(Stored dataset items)
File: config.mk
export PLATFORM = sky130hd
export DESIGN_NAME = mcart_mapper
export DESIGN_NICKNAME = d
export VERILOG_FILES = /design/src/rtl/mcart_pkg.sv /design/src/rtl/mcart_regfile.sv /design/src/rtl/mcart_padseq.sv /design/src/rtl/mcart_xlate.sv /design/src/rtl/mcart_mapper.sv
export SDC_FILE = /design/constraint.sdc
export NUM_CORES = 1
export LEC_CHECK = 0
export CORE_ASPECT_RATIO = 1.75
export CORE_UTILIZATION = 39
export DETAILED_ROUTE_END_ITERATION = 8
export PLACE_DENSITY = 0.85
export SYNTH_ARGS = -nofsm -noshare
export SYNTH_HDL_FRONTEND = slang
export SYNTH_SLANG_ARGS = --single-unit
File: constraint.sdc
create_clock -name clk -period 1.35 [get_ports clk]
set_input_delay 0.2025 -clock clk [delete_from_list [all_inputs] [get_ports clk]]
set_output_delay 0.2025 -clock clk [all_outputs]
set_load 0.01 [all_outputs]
...
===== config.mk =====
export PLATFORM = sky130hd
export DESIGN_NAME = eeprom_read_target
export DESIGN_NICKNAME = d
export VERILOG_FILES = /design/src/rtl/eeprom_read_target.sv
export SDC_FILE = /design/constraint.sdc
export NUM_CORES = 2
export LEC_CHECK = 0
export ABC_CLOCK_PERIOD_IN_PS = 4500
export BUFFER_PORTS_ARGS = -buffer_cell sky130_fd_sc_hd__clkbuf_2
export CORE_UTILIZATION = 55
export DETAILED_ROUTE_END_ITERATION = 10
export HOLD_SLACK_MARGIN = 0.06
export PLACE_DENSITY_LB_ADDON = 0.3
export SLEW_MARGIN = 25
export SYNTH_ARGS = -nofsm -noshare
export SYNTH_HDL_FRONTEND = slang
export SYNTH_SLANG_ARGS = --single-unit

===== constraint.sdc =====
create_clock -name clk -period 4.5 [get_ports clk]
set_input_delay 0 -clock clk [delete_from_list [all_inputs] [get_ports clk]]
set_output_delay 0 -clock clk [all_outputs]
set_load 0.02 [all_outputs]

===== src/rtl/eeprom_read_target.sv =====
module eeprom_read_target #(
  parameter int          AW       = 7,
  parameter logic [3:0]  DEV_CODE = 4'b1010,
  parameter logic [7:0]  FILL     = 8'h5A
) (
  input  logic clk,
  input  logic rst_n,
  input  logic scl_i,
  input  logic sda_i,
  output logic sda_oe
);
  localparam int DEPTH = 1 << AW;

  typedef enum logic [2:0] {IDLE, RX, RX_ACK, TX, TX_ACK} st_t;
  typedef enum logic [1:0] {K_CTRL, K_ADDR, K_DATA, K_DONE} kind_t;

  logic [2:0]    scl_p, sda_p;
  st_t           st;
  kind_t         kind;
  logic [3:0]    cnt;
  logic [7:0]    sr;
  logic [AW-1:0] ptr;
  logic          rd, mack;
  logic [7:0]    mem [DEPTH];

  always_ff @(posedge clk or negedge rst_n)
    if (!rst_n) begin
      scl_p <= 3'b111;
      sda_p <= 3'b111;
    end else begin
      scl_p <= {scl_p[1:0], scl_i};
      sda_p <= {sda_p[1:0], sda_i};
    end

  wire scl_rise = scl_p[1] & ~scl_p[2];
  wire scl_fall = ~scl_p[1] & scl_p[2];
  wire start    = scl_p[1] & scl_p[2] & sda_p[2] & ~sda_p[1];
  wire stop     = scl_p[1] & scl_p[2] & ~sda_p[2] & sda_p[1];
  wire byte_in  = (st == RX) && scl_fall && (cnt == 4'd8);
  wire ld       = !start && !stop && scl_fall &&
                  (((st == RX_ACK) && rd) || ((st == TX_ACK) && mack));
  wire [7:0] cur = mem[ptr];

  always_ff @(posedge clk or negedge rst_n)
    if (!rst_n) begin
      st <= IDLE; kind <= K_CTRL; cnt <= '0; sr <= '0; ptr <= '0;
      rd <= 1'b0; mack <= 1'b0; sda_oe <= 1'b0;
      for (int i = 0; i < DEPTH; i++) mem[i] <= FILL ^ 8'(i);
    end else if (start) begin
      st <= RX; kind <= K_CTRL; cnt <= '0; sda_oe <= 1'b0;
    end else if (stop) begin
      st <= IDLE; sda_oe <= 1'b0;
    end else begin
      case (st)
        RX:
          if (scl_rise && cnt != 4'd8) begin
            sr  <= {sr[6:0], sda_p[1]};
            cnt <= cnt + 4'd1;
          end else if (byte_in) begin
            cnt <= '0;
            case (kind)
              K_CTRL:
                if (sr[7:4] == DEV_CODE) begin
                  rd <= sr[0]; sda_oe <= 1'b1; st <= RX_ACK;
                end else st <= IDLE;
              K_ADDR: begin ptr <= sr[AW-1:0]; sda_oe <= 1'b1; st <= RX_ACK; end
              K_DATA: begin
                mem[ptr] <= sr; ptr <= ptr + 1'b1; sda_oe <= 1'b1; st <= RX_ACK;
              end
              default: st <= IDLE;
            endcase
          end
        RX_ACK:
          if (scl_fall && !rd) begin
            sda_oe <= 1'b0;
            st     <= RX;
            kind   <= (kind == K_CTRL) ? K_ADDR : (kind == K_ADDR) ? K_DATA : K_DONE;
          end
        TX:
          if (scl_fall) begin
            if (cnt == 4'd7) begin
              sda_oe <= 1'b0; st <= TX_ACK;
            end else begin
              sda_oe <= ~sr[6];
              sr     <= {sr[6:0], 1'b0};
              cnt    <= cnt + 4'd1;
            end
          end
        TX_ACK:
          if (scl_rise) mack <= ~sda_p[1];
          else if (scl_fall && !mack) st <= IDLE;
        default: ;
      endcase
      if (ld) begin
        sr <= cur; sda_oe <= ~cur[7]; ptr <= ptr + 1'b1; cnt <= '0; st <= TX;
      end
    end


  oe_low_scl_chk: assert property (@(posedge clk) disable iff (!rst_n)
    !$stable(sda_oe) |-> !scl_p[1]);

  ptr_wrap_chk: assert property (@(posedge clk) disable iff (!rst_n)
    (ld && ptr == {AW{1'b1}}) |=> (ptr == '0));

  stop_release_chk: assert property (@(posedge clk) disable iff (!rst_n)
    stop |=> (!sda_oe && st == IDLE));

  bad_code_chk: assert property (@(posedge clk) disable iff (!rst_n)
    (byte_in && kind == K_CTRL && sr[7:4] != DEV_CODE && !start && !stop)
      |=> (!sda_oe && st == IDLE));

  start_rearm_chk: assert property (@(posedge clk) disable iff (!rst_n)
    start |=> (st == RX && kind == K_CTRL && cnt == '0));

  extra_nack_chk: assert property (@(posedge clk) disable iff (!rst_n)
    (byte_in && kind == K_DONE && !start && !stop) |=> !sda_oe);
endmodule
---
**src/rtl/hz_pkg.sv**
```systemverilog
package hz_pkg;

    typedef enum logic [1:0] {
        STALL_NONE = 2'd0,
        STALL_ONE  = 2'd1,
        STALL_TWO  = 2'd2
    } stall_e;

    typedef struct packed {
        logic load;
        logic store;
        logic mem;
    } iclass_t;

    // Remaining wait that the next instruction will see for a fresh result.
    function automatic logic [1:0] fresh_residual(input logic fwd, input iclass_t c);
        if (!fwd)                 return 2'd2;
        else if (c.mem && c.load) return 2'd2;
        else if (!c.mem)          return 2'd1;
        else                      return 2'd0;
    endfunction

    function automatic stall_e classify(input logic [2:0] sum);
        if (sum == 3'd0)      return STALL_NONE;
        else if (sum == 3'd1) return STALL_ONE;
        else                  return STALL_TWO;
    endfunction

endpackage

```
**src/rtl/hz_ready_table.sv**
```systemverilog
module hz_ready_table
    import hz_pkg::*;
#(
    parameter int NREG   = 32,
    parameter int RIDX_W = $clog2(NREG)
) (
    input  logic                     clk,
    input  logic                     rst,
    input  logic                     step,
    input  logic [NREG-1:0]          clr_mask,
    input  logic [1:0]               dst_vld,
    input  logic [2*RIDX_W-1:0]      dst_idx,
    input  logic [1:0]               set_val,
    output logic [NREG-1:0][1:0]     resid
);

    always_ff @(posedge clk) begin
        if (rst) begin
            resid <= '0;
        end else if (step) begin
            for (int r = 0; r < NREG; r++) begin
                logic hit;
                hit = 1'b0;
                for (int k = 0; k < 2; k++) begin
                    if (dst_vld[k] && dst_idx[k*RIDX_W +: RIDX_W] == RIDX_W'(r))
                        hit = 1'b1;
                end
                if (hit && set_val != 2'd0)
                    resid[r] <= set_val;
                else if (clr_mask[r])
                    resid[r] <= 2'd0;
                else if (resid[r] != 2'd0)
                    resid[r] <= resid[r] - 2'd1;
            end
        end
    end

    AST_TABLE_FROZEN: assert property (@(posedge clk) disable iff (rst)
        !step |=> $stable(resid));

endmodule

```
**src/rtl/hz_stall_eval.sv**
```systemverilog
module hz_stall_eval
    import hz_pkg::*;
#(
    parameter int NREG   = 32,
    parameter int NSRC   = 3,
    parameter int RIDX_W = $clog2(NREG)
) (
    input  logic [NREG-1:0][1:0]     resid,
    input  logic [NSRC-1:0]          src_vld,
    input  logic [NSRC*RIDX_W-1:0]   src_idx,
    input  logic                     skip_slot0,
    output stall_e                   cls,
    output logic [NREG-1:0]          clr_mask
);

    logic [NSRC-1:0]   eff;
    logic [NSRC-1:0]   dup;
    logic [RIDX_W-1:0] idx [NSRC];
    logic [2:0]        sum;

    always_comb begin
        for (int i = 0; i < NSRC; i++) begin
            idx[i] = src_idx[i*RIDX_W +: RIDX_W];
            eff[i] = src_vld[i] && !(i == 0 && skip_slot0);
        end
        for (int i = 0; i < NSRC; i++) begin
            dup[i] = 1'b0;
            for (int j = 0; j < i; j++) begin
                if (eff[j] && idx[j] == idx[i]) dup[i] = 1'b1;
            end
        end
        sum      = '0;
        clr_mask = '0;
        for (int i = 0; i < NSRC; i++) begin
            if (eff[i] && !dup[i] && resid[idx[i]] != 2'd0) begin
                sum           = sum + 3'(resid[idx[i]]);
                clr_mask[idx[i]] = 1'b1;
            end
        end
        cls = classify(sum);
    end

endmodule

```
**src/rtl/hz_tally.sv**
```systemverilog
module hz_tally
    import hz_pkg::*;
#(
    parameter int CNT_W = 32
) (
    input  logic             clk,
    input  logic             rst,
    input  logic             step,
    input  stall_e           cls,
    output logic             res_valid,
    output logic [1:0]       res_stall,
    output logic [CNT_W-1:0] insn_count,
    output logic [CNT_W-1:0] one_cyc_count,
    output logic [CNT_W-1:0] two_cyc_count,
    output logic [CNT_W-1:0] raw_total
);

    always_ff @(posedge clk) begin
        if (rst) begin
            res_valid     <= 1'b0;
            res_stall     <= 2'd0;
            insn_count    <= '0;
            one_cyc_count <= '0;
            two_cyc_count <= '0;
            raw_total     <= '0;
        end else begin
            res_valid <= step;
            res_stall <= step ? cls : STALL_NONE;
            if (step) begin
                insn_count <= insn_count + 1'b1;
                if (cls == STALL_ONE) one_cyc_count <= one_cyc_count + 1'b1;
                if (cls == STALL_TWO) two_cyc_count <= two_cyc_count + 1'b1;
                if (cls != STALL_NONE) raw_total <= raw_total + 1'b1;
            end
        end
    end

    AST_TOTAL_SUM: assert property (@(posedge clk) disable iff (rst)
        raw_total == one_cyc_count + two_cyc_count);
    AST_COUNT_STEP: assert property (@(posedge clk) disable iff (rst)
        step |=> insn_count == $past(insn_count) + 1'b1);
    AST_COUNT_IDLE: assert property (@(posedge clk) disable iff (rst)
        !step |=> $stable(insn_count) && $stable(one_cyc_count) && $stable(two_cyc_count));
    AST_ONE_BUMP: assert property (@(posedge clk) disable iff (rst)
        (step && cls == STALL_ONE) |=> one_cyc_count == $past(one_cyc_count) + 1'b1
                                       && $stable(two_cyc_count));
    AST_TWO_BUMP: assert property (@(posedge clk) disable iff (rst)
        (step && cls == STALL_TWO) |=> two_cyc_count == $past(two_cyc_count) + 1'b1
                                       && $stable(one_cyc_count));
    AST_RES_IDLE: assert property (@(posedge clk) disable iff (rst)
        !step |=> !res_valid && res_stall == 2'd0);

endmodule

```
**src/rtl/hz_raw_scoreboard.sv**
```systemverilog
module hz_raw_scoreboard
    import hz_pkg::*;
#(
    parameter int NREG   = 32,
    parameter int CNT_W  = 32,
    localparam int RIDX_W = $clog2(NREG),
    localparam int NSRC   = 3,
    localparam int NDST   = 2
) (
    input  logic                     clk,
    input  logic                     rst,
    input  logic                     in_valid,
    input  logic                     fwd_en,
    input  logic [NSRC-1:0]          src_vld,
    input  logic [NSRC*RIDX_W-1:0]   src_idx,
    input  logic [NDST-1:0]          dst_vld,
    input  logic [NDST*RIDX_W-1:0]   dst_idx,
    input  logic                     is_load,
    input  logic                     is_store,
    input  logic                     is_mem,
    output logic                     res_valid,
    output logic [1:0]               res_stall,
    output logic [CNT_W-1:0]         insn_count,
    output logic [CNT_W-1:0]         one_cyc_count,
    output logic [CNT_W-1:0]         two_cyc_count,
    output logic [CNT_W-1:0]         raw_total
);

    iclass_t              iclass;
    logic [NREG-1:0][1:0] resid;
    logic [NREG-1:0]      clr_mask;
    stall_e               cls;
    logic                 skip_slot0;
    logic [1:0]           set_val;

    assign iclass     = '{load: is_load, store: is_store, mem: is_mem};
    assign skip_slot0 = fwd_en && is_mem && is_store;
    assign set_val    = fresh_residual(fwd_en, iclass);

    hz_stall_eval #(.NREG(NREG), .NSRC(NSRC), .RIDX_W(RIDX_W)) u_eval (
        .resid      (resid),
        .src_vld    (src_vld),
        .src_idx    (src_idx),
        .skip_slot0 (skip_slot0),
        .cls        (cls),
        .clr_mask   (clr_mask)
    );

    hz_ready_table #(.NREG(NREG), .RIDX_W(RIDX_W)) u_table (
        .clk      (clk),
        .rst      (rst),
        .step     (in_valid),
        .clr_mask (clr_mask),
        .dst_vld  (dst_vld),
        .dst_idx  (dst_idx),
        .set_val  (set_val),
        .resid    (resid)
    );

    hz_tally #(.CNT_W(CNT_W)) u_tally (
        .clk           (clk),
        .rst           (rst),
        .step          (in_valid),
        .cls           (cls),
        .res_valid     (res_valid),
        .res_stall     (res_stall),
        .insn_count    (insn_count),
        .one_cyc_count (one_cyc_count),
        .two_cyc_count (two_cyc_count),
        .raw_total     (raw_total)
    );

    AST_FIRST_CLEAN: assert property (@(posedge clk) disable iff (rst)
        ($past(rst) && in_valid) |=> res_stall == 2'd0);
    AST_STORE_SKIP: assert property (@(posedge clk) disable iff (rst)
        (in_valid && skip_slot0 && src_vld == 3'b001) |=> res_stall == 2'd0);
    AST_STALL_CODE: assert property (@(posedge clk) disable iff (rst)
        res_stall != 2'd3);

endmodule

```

▸ What you need to do:
Each line above from the one with "File: config.mk" up to and including the one with "set_load 0.01 [all_outputs]" must be set down exactly, and no line outside that span may appear.

▸ Response to this task:
File: config.mk
export PLATFORM = sky130hd
export DESIGN_NAME = mcart_mapper
export DESIGN_NICKNAME = d
export VERILOG_FILES = /design/src/rtl/mcart_pkg.sv /design/src/rtl/mcart_regfile.sv /design/src/rtl/mcart_padseq.sv /design/src/rtl/mcart_xlate.sv /design/src/rtl/mcart_mapper.sv
export SDC_FILE = /design/constraint.sdc
export NUM_CORES = 1
export LEC_CHECK = 0
export CORE_ASPECT_RATIO = 1.75
export CORE_UTILIZATION = 39
export DETAILED_ROUTE_END_ITERATION = 8
export PLACE_DENSITY = 0.85
export SYNTH_ARGS = -nofsm -noshare
export SYNTH_HDL_FRONTEND = slang
export SYNTH_SLANG_ARGS = --single-unit
File: constraint.sdc
create_clock -name clk -period 1.35 [get_ports clk]
set_input_delay 0.2025 -clock clk [delete_from_list [all_inputs] [get_ports clk]]
set_output_delay 0.2025 -clock clk [all_outputs]
set_load 0.01 [all_outputs]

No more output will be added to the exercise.